Scientific basis for cancer chemotherapy and models of tumour response

Abstract

Chemotherapy is a much more complex mode of cancer treatment than radiotherapy, mainly due to the variety of drugs available for use that differ among themselves in molecular structure, mode of action, pharmacological properties and side effect. The widely accepted tenets of cancer chemotherapy have been largely arrived at with empiricism. Although a number of models for chemotherapeutic effects have been proposed, most of them had no profound impact on practical clinical situations. Again, generally, they have serious limitations in application due to non-availability of treatment and tumour parameters in human cancers. Nevertheless, they do attempt to provide an insight in intricacies of chemotherapy. This paper presents the underlying scientific basis for cancer chemotherapy and a few models. The paper also proposes a clinically applicable model based upon tumour volume known by CT scan films during chemotherapy protocol of Cisplatinum and Cyclophosphamide in 51 patients of epithelial ovarian cancer. Tumour volume regression pattern during treatment was found to follow exponential from. The regression rate could be used to distinguish patients with the risk of shorter survival. Patients with fast regressing tumour (n=29, mean regression constant - 0.026) had median survival of 29.2 months, as opposed to 18.9 months (pc0.05) in case of moderately regressing tumours (n=16, mean regression constant = -0.012).
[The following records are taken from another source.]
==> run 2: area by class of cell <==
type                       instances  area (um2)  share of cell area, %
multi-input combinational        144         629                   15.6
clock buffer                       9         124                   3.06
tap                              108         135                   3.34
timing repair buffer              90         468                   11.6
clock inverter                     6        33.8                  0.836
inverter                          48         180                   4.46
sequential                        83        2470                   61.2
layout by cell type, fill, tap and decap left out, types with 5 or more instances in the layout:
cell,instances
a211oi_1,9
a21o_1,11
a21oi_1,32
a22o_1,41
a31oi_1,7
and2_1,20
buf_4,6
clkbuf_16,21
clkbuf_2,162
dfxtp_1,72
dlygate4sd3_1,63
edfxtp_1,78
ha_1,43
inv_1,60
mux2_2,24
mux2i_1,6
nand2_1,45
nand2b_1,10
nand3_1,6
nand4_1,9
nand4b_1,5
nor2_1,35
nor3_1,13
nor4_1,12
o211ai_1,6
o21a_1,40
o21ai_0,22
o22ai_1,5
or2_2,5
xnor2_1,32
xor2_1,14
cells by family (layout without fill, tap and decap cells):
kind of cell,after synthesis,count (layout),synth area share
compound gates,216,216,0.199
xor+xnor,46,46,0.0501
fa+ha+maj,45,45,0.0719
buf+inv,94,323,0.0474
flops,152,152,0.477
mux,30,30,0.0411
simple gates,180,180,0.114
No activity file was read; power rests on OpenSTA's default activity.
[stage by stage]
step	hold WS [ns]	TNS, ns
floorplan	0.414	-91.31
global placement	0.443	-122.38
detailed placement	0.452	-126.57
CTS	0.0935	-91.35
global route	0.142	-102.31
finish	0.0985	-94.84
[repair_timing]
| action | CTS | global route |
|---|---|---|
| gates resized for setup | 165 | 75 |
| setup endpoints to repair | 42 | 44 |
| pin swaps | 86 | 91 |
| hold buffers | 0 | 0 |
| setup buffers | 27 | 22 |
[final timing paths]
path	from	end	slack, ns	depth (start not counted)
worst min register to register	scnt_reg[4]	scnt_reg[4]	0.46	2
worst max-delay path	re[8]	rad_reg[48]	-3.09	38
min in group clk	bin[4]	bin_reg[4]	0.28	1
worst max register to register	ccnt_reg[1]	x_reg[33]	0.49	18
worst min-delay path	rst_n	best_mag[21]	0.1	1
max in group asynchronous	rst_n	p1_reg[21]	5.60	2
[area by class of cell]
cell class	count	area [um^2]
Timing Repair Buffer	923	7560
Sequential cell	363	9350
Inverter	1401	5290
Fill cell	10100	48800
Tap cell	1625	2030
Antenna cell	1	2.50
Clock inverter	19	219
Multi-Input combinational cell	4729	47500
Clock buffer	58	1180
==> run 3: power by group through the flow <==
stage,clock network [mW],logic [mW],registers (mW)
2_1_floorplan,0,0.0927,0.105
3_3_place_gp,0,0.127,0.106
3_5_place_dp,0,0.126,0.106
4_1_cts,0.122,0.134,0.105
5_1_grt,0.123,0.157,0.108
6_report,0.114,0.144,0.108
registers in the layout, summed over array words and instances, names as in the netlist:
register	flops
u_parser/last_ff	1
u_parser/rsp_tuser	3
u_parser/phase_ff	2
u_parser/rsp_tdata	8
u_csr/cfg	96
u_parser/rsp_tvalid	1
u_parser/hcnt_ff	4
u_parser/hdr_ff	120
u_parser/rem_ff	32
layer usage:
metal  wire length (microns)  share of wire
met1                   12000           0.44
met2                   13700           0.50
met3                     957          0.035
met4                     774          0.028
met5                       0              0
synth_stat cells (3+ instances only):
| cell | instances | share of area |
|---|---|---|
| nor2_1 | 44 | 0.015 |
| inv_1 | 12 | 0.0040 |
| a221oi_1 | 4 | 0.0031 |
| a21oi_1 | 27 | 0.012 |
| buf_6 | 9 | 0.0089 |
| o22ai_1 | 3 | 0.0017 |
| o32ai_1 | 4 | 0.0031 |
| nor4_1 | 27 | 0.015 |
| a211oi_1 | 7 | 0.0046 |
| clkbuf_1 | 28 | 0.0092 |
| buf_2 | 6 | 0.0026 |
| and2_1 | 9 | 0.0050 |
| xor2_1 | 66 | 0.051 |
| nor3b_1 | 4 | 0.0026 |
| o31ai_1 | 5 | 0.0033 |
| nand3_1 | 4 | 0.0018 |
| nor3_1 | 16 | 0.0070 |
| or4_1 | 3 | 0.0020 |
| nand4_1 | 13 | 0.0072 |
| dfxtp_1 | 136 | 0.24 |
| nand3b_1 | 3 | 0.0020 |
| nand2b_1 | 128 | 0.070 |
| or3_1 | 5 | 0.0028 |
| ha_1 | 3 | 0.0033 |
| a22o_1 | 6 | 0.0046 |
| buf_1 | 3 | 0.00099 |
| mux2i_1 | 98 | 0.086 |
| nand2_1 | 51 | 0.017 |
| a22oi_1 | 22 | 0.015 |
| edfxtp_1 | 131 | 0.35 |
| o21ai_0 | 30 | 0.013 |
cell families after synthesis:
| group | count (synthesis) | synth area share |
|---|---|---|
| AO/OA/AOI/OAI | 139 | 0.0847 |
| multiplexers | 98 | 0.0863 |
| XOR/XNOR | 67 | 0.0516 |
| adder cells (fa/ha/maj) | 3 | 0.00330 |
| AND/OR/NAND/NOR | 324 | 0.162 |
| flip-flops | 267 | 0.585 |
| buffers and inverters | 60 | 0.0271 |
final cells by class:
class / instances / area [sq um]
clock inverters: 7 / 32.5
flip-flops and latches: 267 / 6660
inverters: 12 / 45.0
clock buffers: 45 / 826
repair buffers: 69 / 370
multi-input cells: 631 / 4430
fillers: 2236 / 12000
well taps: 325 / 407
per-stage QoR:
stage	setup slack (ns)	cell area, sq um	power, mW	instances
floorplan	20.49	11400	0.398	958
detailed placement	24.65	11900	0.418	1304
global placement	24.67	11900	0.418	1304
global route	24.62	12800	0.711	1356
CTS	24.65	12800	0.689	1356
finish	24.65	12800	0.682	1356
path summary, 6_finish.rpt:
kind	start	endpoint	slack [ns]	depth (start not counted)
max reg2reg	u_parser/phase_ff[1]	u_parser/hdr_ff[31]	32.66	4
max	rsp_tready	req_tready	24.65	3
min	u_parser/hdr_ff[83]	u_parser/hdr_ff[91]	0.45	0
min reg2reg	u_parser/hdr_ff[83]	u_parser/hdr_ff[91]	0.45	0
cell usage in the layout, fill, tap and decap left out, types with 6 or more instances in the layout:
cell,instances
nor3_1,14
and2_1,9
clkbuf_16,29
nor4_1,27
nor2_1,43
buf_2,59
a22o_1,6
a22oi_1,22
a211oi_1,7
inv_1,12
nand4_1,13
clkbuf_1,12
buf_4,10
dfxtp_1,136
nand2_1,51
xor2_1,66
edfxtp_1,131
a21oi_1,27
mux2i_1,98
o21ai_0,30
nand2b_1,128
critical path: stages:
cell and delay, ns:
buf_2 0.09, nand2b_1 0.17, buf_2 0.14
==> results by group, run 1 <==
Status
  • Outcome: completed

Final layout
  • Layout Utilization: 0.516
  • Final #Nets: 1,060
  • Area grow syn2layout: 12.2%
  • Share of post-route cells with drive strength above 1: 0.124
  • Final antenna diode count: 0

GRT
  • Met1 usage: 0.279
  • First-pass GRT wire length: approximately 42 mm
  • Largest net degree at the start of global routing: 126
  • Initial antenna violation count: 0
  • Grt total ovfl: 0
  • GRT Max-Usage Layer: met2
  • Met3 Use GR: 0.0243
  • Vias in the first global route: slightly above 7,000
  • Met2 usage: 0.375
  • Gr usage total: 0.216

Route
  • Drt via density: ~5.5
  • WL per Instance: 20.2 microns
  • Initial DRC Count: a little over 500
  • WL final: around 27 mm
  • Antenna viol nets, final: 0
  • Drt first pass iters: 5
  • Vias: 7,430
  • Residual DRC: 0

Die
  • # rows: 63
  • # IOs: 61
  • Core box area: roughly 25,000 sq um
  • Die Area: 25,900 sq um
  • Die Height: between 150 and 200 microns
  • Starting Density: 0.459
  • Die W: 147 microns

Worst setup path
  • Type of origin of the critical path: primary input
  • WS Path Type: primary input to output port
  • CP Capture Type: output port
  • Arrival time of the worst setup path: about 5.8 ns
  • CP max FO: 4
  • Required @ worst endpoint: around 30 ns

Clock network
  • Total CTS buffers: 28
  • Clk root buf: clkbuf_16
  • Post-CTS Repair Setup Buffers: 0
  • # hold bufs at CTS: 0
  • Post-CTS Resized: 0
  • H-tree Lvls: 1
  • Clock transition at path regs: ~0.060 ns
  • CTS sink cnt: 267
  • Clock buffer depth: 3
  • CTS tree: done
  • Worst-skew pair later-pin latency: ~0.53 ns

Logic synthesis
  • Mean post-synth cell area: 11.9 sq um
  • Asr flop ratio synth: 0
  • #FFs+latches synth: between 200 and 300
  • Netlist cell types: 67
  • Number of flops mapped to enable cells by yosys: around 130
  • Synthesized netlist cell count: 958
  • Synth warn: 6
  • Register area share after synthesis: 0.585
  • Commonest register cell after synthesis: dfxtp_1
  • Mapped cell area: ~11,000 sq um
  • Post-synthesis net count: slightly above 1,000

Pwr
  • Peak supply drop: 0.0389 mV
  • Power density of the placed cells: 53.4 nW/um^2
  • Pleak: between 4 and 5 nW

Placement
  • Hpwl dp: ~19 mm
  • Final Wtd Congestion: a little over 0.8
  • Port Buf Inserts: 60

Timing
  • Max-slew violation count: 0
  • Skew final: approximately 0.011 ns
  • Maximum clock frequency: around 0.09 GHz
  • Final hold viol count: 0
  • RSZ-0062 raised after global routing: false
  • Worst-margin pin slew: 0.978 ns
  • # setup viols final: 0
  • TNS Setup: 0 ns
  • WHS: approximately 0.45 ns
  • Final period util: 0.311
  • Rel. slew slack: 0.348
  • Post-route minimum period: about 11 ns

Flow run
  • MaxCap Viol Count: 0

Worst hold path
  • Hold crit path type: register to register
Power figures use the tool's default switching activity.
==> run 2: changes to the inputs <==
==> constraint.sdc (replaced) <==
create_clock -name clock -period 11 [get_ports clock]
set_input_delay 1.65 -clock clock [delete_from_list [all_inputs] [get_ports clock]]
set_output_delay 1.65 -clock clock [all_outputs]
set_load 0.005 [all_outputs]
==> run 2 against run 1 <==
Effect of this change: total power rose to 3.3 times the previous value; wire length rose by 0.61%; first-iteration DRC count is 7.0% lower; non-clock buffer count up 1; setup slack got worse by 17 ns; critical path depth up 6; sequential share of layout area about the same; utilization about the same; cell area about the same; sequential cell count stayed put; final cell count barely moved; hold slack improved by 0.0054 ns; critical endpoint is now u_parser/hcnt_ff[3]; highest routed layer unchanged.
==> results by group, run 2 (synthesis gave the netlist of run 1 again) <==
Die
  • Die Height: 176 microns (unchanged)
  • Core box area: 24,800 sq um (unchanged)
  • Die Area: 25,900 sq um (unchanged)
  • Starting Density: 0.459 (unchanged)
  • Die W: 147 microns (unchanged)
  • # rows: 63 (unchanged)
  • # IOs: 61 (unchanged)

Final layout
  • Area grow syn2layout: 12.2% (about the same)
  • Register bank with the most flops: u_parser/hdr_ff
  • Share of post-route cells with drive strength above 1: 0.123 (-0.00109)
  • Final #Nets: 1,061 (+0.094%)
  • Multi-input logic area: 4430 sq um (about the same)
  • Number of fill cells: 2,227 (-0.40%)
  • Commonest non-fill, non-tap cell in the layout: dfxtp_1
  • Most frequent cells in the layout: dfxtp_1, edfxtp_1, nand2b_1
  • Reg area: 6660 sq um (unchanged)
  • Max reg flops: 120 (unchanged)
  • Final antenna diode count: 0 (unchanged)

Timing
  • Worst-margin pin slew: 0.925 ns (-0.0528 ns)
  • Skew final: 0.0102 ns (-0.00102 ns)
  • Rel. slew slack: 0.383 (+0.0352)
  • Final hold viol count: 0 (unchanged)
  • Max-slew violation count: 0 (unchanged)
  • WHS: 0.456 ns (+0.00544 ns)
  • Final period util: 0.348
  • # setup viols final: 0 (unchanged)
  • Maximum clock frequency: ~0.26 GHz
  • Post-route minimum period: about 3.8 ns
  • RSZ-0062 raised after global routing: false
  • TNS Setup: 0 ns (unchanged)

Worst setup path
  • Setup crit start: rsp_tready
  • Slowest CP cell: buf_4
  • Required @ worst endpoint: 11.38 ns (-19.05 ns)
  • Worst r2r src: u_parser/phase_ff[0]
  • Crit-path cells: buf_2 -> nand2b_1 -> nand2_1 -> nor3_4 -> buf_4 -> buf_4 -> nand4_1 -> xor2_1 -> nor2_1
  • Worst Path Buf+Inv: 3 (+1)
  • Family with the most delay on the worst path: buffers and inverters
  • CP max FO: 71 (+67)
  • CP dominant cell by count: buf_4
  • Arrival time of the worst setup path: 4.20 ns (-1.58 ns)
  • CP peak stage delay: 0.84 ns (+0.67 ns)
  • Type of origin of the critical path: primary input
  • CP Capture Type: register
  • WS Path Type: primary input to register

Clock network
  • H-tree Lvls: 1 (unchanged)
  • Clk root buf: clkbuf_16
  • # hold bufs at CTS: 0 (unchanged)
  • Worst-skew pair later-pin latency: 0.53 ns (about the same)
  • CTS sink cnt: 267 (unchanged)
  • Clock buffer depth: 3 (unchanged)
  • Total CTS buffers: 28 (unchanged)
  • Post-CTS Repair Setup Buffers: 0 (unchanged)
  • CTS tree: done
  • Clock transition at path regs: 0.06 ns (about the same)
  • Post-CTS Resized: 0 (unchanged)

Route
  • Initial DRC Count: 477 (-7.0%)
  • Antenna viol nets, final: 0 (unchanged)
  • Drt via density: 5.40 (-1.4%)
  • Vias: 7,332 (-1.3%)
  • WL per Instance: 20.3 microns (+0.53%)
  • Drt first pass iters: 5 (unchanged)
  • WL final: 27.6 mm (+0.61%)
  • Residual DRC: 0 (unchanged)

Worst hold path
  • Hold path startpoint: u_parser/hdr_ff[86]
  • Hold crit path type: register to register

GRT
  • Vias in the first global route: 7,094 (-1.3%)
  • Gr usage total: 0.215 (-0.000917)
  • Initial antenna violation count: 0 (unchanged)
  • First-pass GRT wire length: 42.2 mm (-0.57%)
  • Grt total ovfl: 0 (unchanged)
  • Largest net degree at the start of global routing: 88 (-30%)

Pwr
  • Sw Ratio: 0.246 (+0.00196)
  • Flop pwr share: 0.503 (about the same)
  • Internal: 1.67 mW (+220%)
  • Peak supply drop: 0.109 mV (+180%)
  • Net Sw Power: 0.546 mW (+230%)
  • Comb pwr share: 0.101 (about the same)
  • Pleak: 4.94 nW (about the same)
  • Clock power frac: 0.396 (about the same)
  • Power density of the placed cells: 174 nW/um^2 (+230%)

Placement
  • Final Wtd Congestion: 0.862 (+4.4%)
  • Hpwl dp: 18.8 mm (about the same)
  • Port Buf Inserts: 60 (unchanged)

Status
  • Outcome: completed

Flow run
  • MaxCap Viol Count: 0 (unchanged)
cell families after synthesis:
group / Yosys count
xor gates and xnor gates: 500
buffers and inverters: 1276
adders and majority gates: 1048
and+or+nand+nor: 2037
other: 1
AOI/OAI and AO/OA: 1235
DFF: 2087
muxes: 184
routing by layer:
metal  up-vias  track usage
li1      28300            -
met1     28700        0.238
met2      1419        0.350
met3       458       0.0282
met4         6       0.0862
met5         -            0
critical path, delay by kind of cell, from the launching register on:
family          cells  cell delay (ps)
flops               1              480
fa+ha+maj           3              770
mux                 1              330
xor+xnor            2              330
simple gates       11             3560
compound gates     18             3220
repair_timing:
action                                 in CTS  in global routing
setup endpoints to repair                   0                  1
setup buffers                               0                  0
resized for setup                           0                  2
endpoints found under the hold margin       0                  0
## config.mk

```make
export PLATFORM = sky130hd
export DESIGN_NAME = ari_front
export DESIGN_NICKNAME = d
export VERILOG_FILES = /design/src/design/ari_pkg.sv /design/src/design/ari_front.sv
export SDC_FILE = /design/constraint.sdc
export NUM_CORES = 1
export LEC_CHECK = 0
export BUFFER_PORTS_ARGS = -buffer_cell sky130_fd_sc_hd__buf_2
export CAP_MARGIN = 20
export CORE_MARGIN = 8
export CORE_UTILIZATION = 35
export DETAILED_ROUTE_END_ITERATION = 16
export PLACE_DENSITY = 0.57
export SLEW_MARGIN = 20
export SYNTH_ARGS = -nofsm -noshare
export SYNTH_HDL_FRONTEND = slang
export SYNTH_SLANG_ARGS = --single-unit
```

## constraint.sdc

```tcl
create_clock -name aclk -period 10.32 [get_ports aclk]
set_clock_uncertainty 0.1 [all_clocks]
set_input_delay 1.548 -clock aclk [delete_from_list [all_inputs] [get_ports aclk]]
set_output_delay 1.548 -clock aclk [all_outputs]
set_load 0.02 [all_outputs]
```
It was also found that if "percent reduction in tumour volume after first cycle of chemotherapy" was less than 15%, the tumour was likely to be inherently resistant to on-going chemotherapy as was the case with 83.3% (5 out of 6 inherently resistant) tumours with median survival of 8.5 months. This may help in identifying such inherently resistant tumours just after the first cycle of chemotherapy and hence save time, money and unnecessary toxicity.